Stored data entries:
● ● ● ● ●

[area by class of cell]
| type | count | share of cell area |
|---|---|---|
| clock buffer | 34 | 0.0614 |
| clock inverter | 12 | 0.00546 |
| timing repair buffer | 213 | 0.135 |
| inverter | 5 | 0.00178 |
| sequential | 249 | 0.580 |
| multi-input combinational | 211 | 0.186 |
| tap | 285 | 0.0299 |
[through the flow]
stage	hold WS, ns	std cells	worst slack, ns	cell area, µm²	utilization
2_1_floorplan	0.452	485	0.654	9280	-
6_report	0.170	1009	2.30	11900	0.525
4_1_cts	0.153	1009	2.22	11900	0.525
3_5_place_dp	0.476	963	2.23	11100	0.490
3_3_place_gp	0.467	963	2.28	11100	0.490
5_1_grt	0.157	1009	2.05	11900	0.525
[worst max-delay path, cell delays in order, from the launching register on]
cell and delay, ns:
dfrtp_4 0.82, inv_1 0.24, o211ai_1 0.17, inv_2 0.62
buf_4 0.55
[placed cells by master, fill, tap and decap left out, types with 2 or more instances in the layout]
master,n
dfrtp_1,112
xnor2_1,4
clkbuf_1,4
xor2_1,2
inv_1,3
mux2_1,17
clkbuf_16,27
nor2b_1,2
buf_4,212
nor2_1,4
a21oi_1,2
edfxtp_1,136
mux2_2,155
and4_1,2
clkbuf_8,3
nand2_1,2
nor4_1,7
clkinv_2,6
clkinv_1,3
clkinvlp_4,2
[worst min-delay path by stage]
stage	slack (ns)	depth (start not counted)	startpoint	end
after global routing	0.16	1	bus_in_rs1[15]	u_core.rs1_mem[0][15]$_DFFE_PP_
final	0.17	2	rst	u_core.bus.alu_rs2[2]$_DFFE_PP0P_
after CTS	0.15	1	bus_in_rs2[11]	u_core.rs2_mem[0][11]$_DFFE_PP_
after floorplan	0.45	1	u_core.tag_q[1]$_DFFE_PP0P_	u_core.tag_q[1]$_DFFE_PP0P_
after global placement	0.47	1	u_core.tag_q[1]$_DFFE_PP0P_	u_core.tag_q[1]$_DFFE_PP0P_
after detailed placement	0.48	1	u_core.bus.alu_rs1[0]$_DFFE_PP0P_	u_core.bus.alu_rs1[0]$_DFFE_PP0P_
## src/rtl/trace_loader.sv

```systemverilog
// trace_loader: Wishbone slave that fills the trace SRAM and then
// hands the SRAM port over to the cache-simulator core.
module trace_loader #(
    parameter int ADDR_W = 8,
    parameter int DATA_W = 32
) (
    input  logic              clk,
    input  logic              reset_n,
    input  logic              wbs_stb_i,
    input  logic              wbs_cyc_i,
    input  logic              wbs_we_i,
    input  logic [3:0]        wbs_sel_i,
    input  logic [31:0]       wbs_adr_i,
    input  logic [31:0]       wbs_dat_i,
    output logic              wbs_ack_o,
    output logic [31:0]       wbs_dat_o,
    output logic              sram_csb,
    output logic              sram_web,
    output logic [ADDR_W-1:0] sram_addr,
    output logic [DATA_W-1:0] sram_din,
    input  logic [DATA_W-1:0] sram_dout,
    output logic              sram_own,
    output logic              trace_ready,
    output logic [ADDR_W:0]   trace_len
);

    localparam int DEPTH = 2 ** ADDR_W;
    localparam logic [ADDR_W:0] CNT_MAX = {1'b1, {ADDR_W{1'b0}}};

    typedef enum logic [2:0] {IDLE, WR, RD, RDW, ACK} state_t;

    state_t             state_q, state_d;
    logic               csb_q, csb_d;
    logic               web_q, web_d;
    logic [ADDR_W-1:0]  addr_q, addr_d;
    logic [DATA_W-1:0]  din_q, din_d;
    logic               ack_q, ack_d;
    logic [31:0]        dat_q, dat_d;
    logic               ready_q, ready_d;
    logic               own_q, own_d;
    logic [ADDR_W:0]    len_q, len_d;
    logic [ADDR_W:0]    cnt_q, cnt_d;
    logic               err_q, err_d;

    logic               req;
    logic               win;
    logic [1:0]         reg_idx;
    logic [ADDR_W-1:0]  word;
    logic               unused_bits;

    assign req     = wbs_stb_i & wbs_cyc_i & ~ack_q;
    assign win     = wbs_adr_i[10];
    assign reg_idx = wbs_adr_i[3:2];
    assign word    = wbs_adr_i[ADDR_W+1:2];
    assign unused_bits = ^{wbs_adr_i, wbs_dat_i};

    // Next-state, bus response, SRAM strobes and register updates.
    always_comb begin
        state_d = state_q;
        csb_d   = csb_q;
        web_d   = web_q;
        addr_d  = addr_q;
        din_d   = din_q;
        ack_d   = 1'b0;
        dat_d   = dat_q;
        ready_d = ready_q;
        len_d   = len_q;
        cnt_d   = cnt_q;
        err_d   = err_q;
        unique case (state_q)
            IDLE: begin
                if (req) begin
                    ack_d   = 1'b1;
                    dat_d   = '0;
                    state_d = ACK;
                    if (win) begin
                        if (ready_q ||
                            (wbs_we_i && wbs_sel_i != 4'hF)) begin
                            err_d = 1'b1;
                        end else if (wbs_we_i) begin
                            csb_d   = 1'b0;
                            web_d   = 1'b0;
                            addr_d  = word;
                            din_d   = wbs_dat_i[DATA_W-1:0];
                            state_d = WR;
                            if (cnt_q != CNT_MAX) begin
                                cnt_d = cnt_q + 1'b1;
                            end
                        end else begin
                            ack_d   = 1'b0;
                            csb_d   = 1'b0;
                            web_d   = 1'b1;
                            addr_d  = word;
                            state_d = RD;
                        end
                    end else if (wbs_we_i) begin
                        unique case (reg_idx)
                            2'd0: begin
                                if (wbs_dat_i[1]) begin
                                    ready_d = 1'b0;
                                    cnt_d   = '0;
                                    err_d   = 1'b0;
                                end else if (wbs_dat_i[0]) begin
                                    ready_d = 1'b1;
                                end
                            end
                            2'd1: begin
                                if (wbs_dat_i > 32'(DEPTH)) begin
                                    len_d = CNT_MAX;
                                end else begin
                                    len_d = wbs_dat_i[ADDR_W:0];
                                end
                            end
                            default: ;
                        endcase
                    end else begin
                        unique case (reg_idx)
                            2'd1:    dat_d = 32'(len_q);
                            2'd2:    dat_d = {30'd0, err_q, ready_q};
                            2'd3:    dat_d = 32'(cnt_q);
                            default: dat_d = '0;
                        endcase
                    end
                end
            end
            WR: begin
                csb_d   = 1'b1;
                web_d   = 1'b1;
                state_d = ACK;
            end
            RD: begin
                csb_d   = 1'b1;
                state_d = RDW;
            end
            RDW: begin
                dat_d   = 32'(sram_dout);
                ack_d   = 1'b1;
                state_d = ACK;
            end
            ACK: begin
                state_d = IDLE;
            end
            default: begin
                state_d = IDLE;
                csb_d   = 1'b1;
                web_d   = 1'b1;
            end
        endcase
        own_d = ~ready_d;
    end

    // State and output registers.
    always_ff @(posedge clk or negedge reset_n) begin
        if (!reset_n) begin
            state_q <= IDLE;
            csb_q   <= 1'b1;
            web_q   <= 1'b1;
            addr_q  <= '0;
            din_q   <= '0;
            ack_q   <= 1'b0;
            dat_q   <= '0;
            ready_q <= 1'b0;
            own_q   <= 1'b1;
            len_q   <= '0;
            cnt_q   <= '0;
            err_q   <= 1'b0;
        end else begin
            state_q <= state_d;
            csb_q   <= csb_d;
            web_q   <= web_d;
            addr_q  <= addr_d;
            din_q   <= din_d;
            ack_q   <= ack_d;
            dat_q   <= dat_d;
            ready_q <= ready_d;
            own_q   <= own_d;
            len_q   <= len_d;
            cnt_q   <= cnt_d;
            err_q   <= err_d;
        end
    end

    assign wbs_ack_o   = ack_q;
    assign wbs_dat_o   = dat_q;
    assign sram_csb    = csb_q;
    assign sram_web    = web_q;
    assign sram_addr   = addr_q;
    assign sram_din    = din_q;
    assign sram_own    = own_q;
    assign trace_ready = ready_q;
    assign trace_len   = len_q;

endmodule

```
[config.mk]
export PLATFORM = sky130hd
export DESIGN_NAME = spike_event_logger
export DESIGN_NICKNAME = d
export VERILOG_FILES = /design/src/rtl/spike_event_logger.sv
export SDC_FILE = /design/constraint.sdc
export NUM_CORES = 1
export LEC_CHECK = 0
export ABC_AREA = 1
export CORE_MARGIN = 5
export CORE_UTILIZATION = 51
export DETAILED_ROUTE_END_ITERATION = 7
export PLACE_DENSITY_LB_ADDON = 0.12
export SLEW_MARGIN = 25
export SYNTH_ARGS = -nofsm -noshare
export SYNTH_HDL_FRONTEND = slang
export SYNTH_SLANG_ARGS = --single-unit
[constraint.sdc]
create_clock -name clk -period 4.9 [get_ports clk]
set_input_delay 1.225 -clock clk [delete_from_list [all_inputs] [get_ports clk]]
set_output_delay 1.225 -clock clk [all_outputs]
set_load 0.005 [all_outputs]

● ● ● ● ●

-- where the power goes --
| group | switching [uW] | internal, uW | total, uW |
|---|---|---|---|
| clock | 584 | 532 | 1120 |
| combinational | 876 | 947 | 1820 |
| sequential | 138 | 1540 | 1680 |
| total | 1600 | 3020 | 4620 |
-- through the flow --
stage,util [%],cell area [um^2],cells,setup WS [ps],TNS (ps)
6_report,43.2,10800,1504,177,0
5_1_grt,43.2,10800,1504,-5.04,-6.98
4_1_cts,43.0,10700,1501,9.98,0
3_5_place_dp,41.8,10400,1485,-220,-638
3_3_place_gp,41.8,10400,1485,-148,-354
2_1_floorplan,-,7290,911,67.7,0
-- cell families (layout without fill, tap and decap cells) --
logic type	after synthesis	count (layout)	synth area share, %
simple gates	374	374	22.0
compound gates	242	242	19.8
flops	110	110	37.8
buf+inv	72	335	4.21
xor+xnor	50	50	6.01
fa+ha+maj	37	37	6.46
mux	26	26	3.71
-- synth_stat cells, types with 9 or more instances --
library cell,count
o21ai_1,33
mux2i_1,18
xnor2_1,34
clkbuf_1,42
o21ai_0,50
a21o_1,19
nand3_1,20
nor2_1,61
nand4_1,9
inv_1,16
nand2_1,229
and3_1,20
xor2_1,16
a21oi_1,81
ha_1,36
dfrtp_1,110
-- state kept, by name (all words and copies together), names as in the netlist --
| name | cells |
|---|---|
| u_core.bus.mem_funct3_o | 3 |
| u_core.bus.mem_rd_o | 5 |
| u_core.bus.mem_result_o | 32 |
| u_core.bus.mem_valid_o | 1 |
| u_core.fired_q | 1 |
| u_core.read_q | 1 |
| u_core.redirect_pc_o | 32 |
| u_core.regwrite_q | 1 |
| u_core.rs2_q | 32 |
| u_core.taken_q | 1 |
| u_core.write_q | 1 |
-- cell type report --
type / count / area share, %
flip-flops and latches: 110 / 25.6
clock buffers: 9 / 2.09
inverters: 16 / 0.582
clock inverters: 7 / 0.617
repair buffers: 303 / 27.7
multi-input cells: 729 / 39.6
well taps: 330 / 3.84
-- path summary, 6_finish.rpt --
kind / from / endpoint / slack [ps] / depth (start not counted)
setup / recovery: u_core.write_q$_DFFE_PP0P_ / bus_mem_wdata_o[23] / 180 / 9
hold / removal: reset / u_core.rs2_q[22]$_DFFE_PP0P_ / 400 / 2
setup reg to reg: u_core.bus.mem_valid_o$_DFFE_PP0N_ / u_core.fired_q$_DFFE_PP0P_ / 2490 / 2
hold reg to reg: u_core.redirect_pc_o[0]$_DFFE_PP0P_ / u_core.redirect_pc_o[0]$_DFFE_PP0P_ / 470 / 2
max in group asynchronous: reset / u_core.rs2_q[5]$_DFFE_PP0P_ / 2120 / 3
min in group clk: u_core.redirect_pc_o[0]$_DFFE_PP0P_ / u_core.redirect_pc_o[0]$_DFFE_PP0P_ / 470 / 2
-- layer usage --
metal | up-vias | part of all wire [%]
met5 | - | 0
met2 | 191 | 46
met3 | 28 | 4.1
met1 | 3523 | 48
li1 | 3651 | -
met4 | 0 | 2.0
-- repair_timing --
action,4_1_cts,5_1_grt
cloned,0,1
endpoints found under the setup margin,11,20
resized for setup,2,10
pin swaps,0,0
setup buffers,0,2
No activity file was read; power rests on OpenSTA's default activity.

● ● ● ● ●

- _Your task_
Return only those lines of the records that contain the string "total".

- _Response_
| group | switching [uW] | internal, uW | total, uW |
| total | 1600 | 3020 | 4620 |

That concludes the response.